====== Information

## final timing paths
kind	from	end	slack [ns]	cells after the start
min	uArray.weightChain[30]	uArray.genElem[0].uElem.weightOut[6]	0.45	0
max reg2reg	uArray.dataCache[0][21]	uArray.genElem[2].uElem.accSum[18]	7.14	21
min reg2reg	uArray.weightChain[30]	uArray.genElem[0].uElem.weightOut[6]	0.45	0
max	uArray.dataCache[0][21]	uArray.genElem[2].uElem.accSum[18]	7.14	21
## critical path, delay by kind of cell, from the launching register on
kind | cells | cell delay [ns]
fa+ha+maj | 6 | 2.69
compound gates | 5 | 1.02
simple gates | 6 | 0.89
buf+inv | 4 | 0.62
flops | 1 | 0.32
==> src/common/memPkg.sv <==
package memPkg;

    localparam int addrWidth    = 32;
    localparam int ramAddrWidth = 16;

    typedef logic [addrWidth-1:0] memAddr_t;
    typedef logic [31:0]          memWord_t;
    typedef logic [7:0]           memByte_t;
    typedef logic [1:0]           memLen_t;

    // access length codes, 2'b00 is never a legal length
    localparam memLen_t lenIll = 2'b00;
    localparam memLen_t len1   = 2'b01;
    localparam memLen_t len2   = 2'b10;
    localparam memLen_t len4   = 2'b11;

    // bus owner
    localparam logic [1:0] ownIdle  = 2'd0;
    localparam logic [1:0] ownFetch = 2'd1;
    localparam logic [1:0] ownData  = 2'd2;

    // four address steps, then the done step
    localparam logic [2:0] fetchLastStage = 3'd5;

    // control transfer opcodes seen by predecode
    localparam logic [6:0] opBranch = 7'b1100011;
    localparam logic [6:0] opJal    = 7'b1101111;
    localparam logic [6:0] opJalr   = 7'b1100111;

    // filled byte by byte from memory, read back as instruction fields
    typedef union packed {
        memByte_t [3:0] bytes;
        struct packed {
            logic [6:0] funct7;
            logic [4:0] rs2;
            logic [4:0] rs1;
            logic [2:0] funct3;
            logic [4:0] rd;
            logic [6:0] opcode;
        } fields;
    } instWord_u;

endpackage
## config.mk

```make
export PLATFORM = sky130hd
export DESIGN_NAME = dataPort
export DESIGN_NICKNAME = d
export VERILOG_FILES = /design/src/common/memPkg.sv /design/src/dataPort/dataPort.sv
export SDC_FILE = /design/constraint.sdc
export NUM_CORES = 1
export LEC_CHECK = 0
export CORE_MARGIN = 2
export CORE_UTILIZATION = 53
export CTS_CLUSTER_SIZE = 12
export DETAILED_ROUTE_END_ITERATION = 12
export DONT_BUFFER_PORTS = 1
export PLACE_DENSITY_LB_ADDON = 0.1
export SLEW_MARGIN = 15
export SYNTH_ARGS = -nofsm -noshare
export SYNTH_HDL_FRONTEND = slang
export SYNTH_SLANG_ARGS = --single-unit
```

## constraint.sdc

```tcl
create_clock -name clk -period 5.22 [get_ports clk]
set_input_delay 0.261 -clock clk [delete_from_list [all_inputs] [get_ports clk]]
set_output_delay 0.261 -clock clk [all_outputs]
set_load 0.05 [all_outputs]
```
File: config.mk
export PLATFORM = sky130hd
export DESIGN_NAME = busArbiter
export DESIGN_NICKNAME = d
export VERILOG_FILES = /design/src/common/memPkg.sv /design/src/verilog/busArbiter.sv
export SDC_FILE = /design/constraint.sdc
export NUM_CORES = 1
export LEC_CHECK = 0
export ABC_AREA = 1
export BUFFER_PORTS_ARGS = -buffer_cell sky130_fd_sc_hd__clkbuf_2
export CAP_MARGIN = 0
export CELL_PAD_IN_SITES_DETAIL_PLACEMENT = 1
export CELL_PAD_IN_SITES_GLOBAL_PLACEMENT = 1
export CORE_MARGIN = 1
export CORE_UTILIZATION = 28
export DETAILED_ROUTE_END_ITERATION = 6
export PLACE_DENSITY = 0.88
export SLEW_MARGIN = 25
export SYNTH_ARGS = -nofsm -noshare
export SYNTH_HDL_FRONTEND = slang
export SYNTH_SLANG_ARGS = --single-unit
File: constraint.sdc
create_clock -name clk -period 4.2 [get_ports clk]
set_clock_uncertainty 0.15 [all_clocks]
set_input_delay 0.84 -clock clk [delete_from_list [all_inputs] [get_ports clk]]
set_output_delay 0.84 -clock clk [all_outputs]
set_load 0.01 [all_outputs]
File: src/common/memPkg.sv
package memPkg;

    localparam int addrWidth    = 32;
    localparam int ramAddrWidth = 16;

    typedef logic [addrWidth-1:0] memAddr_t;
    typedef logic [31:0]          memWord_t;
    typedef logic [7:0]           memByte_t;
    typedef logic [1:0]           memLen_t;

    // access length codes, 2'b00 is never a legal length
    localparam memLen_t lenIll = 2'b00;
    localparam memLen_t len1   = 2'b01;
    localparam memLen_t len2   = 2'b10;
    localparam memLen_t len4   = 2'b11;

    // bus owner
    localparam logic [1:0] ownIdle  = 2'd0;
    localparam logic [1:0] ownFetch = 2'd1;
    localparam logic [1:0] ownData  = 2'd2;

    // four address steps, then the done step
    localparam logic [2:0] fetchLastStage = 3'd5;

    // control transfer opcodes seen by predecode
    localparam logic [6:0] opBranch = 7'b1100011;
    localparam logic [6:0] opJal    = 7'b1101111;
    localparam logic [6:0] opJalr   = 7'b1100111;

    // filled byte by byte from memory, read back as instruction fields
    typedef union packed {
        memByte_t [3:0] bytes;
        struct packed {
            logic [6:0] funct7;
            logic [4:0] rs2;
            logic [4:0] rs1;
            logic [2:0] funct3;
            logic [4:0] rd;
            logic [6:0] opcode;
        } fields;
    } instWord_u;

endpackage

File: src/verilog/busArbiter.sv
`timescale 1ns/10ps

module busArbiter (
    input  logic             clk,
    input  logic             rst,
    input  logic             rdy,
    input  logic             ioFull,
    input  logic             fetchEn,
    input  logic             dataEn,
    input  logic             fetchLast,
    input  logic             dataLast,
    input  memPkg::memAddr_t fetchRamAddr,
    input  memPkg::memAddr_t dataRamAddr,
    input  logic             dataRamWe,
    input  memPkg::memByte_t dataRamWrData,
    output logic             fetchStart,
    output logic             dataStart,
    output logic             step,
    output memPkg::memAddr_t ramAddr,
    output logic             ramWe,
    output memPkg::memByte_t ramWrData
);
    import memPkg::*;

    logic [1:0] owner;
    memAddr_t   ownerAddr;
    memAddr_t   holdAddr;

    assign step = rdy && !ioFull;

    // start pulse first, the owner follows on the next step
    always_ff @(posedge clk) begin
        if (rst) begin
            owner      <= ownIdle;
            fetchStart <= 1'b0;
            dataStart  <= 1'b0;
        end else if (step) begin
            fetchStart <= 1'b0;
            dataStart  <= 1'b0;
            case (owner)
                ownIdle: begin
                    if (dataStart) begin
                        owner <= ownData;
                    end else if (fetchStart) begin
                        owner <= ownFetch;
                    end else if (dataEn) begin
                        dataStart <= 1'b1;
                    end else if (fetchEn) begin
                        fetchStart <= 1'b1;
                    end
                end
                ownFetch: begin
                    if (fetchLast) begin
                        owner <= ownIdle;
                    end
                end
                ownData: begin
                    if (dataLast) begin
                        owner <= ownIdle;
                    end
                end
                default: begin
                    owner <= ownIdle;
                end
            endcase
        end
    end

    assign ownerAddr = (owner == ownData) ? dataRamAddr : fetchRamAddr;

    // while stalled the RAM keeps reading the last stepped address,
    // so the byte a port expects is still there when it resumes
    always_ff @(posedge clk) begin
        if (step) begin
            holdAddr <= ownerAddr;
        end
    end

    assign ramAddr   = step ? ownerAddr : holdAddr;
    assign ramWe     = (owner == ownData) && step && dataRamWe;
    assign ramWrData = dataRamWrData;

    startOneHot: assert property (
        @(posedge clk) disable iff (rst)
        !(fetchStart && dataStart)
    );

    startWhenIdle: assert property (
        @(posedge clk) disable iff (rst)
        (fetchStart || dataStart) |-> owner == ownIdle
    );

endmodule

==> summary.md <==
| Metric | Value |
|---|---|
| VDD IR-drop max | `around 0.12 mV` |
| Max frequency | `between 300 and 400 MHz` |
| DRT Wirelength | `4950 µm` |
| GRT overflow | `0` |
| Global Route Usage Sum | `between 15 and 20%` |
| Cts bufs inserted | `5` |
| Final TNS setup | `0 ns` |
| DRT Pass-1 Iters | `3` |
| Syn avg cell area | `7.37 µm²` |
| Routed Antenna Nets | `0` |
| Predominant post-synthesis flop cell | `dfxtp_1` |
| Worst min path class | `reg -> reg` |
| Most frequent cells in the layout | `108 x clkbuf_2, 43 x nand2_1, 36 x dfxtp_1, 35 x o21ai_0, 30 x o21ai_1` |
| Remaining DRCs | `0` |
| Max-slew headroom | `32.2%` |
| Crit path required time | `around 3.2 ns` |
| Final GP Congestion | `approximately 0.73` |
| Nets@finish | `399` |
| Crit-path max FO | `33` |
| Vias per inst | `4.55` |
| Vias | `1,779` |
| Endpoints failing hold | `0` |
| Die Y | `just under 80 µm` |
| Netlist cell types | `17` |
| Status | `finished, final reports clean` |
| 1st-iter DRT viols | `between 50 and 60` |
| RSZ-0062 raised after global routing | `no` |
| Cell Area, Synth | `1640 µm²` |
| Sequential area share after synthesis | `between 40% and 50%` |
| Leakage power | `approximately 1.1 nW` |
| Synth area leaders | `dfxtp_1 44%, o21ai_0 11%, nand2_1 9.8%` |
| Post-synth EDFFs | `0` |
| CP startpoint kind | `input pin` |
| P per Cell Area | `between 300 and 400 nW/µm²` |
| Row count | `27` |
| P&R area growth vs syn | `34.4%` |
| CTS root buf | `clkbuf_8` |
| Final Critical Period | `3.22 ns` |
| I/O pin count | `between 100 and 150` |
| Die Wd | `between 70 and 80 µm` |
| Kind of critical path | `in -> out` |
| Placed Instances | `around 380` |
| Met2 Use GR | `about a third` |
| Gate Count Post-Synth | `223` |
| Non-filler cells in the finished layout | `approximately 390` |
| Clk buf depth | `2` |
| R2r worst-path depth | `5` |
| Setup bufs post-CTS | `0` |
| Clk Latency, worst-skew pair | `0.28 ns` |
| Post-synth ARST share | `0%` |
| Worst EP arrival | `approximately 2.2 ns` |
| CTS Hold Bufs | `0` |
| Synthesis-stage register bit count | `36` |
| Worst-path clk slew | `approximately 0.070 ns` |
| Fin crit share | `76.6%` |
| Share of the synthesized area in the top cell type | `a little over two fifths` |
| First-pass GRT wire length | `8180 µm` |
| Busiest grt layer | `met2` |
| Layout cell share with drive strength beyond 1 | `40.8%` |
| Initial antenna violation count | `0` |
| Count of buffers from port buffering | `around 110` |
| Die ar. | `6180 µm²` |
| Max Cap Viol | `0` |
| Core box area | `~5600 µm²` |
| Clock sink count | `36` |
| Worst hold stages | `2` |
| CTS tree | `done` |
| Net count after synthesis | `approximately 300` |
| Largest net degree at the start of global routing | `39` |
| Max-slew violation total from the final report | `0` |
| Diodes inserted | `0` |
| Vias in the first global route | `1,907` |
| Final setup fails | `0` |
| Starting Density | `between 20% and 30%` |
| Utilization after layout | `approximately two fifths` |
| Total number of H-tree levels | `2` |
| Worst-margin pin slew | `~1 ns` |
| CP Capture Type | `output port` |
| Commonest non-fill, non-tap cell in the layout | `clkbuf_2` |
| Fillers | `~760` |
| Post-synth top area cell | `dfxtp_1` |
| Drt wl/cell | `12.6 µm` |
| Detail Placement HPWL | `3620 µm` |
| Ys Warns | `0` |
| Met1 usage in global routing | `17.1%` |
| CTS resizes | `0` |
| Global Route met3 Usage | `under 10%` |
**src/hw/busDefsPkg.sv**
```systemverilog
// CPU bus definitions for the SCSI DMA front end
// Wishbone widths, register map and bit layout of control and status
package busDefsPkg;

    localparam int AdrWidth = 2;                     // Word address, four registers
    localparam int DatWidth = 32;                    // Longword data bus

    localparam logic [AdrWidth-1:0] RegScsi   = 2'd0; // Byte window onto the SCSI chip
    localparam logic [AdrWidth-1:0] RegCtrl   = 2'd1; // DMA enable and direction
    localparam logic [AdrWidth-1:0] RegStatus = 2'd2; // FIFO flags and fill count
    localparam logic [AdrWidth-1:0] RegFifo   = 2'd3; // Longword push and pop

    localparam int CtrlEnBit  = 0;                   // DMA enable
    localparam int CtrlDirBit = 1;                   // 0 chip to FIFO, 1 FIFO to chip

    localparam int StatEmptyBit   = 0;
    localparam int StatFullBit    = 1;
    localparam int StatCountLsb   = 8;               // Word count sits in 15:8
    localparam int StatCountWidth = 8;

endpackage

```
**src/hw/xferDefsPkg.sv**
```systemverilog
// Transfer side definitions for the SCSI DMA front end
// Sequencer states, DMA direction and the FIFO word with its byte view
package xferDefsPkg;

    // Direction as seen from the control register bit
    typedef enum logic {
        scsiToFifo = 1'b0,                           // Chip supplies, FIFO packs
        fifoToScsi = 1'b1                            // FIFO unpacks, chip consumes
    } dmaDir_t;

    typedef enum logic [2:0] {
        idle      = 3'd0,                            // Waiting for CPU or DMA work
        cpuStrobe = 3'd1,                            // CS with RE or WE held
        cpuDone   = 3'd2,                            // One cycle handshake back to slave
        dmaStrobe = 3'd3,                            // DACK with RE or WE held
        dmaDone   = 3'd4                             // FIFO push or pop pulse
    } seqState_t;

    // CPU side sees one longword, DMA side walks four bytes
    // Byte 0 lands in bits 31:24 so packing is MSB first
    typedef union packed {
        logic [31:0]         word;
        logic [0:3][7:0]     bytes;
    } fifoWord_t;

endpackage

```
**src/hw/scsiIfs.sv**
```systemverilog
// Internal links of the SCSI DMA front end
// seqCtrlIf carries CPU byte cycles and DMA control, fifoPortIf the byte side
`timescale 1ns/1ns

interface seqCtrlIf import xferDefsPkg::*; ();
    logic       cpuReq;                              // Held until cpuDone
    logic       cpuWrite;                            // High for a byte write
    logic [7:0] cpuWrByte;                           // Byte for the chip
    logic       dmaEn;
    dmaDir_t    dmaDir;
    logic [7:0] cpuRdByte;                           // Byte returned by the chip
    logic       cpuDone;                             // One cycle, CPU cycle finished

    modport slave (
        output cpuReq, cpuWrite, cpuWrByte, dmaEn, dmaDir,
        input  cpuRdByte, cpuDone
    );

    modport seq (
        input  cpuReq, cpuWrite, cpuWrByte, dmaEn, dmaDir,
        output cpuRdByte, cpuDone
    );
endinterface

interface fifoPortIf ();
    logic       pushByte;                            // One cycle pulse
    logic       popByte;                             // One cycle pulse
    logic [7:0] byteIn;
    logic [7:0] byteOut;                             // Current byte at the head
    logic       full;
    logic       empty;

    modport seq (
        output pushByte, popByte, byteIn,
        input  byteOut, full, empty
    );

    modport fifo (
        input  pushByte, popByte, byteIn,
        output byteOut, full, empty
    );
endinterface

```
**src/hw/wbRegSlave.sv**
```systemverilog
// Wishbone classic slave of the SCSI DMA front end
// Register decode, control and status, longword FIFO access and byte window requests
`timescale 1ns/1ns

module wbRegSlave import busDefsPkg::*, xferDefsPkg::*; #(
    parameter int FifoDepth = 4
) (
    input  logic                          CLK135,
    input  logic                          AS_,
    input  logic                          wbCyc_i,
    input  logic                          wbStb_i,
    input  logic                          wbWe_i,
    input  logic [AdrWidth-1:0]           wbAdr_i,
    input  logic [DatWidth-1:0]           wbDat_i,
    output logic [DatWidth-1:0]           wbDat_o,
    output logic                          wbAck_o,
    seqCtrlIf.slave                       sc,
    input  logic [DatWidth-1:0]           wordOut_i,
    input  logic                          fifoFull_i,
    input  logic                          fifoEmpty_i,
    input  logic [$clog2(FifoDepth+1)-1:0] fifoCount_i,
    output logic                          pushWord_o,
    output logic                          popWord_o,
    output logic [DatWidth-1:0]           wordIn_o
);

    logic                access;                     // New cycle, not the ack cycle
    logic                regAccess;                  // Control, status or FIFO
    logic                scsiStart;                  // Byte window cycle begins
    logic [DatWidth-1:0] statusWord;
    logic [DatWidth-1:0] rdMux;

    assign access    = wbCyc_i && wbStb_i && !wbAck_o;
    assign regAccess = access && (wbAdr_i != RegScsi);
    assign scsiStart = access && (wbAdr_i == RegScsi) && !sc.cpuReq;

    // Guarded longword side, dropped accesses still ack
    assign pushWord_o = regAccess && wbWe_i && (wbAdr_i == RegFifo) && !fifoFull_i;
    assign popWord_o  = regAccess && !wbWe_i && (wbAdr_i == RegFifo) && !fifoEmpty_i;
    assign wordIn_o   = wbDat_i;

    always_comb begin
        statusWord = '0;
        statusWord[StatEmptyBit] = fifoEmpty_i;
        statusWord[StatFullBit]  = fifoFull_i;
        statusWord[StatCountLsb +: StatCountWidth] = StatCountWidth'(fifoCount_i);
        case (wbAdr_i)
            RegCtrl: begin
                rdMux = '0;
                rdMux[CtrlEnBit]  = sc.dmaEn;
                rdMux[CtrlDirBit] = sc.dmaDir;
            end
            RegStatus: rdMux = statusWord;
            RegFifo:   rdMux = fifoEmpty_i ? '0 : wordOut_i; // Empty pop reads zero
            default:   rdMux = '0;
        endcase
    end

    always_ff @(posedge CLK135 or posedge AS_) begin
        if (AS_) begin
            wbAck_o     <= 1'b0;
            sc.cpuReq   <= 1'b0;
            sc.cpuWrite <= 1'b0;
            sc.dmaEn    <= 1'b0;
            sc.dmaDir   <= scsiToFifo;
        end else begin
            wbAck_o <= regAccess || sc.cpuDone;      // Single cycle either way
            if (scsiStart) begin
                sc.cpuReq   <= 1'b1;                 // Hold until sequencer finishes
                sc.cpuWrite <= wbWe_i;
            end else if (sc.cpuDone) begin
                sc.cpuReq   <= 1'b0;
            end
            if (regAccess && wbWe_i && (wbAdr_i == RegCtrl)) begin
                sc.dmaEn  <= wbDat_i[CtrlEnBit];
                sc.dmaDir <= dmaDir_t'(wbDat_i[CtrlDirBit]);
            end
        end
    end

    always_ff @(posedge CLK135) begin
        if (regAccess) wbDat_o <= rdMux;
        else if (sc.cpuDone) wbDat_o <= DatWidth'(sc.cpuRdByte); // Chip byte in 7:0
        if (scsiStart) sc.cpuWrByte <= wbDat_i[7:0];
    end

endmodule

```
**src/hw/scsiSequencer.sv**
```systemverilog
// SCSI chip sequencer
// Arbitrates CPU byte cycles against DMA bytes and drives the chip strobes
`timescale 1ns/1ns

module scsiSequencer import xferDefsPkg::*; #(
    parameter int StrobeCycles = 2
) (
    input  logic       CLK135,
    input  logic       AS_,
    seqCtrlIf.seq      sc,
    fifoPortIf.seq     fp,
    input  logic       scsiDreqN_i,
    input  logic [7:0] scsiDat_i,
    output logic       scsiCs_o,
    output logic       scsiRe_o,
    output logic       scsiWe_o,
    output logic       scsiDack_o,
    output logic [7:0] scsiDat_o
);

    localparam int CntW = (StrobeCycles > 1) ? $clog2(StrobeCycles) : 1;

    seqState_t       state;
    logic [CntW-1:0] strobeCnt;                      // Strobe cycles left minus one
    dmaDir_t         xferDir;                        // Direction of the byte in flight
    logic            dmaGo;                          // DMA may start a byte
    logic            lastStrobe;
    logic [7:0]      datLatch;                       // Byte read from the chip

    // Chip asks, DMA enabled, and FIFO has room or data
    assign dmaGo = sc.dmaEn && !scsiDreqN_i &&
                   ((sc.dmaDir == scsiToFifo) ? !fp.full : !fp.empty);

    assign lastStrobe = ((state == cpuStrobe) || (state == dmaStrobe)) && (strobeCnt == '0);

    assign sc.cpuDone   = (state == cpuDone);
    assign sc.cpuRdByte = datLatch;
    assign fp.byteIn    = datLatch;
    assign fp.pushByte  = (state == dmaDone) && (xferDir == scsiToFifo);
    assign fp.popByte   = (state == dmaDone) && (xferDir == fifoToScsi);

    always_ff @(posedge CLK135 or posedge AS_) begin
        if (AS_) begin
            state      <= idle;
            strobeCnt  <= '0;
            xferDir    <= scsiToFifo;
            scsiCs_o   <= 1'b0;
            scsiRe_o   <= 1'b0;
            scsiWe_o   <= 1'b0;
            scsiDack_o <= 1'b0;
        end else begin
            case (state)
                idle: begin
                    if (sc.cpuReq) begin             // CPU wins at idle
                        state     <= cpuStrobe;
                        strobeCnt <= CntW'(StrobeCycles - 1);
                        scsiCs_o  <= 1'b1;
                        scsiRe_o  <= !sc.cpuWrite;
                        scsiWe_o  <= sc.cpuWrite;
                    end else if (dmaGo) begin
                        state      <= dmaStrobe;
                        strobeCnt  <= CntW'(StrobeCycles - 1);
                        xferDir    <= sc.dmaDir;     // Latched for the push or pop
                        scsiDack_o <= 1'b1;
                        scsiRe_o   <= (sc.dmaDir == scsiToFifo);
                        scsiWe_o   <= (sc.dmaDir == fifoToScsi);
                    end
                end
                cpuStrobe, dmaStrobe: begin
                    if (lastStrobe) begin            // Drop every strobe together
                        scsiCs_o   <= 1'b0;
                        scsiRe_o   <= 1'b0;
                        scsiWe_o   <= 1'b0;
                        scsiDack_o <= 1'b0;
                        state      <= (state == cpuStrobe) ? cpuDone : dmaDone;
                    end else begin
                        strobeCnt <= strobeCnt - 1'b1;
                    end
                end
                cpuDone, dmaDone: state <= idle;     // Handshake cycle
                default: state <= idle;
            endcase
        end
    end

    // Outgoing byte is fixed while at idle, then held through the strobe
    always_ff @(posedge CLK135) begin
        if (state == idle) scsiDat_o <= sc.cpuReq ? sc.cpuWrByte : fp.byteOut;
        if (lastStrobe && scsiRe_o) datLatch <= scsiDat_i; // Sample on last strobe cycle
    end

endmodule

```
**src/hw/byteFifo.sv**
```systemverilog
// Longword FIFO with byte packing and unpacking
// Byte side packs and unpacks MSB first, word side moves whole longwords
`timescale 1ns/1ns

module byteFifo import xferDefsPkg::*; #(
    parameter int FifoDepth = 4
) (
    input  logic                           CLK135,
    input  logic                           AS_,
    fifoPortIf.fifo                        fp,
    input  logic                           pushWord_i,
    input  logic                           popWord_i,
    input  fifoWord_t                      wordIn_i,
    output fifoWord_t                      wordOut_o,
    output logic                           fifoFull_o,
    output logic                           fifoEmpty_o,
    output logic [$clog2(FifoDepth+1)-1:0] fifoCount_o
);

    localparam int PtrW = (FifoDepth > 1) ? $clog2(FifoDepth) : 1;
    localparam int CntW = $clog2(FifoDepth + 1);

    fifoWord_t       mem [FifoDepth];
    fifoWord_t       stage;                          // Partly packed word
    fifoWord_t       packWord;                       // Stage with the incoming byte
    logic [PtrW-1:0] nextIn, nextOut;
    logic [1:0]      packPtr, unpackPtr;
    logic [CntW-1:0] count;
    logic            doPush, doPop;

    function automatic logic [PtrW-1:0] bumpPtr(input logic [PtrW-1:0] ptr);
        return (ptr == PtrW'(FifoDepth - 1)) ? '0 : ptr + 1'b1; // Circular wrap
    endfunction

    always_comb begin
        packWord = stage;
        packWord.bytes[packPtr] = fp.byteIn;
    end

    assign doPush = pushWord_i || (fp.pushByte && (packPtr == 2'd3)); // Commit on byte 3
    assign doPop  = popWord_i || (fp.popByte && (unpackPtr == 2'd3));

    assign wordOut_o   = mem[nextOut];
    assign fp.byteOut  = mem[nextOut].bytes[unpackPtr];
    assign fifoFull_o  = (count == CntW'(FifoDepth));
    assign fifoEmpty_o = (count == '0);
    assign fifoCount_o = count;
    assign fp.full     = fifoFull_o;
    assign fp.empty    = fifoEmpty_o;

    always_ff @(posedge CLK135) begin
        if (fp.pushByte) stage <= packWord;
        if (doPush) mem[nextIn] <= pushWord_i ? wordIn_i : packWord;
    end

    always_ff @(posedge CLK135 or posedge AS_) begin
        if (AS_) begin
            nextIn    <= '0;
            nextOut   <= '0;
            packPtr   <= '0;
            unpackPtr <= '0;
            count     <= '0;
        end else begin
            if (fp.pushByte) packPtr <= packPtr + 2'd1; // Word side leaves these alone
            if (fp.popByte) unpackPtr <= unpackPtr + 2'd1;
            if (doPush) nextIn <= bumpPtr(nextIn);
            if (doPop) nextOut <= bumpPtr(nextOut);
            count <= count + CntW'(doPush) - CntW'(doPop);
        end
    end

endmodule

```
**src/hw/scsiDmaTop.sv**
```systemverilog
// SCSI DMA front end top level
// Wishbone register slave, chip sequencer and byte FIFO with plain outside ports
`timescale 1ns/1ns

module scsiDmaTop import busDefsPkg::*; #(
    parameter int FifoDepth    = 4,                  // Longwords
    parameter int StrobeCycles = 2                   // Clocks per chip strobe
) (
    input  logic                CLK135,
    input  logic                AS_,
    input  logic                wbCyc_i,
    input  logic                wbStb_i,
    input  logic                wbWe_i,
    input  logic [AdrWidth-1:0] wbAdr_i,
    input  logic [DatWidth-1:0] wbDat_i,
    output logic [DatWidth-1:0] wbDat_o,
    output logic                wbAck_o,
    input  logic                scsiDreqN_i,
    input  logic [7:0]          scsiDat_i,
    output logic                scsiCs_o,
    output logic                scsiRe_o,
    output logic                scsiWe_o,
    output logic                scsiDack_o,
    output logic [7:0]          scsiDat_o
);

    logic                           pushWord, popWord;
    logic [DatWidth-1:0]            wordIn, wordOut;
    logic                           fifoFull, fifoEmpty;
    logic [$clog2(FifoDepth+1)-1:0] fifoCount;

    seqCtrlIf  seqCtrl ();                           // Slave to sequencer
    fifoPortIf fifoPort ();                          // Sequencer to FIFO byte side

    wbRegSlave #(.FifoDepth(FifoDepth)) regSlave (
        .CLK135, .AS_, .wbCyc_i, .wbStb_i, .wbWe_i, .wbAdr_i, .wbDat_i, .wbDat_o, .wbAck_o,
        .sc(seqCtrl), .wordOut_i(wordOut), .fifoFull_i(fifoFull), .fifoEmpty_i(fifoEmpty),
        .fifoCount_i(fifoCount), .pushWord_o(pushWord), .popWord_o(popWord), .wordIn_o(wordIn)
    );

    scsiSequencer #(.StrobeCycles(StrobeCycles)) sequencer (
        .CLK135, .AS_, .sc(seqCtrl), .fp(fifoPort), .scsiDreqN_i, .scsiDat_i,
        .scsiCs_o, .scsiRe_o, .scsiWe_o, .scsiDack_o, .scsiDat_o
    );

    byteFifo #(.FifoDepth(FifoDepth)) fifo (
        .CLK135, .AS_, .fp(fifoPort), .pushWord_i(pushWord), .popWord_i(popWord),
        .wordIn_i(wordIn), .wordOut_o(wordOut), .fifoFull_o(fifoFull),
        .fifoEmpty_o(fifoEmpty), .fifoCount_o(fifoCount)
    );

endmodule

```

============

Your goal
Everything above from the line containing "R2r worst-path depth" down to the line containing "Worst-path clk slew" is to be transcribed exactly, with both of those lines included and nothing else added.

Expected output
| R2r worst-path depth | `5` |
| Setup bufs post-CTS | `0` |
| Clk Latency, worst-skew pair | `0.28 ns` |
| Post-synth ARST share | `0%` |
| Worst EP arrival | `approximately 2.2 ns` |
| CTS Hold Bufs | `0` |
| Synthesis-stage register bit count | `36` |
| Worst-path clk slew | `approximately 0.070 ns` |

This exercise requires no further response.